• Input data
From an optimization exercise on the open Yosys and OpenROAD flow, aimed at small area, a short achievable clock period and few clock cycles; shortcuts taken in it are not production practice.
The RTL was checked by simulation tests, not by an equivalence proof against the original design.
Power figures rest on the tool's default switching activity, not on a simulated workload.

==> flow/design.v <==
`timescale 1ns/1ps
module alu (
input  [31:0] a,
input  [31:0] b,
input         sub,       
input         sel_add,   
input         sel_slt,
input         sel_xor,
input         sel_or,
input         sel_and,
input         sel_sh,    
input         sh_left,
input         sh_arith,
output [31:0] result,
output        eq_unused
);
wire [31:0] bx  = sub ? ~b : b;
wire [31:0] sum = a + bx + {31'b0, sub};
wire        lt  = (a[31] ^ b[31]) ? a[31] : sum[31];
wire [31:0] x   = a ^ b;
reg  [31:0] ain, sr, shout;
integer i;
always @(*) begin
	for (i = 0; i < 32; i = i + 1) ain[i] = sh_left ? a[31-i] : a[i];
	sr = $unsigned($signed({sh_arith & a[31], ain}) >>> b[4:0]);
	for (i = 0; i < 32; i = i + 1) shout[i] = sh_left ? sr[31-i] : sr[i];
end
assign result = ({32{sel_add}} & sum)
              | ({32{sel_slt}} & {31'b0, lt})
              | ({32{sel_xor}} & x)
              | ({32{sel_or}}  & (a | b))
              | ({32{sel_and}} & (a & b))
              | ({32{sel_sh}}  & shout);
assign eq_unused = ~|x;
endmodule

• Your objective
Reproduce the records above exactly. Leave nothing out.

• Written solution
From an optimization exercise on the open Yosys and OpenROAD flow, aimed at small area, a short achievable clock period and few clock cycles; shortcuts taken in it are not production practice.
The RTL was checked by simulation tests, not by an equivalence proof against the original design.
Power figures rest on the tool's default switching activity, not on a simulated workload.

==> flow/design.v <==
`timescale 1ns/1ps
module alu (
input  [31:0] a,
input  [31:0] b,
input         sub,       
input         sel_add,   
input         sel_slt,
input         sel_xor,
input         sel_or,
input         sel_and,
input         sel_sh,    
input         sh_left,
input         sh_arith,
output [31:0] result,
output        eq_unused
);
wire [31:0] bx  = sub ? ~b : b;
wire [31:0] sum = a + bx + {31'b0, sub};
wire        lt  = (a[31] ^ b[31]) ? a[31] : sum[31];
wire [31:0] x   = a ^ b;
reg  [31:0] ain, sr, shout;
integer i;
always @(*) begin
	for (i = 0; i < 32; i = i + 1) ain[i] = sh_left ? a[31-i] : a[i];
	sr = $unsigned($signed({sh_arith & a[31], ain}) >>> b[4:0]);
	for (i = 0; i < 32; i = i + 1) shout[i] = sh_left ? sr[31-i] : sr[i];
end
assign result = ({32{sel_add}} & sum)
              | ({32{sel_slt}} & {31'b0, lt})
              | ({32{sel_xor}} & x)
              | ({32{sel_or}}  & (a | b))
              | ({32{sel_and}} & (a & b))
              | ({32{sel_sh}}  & shout);
assign eq_unused = ~|x;
endmodule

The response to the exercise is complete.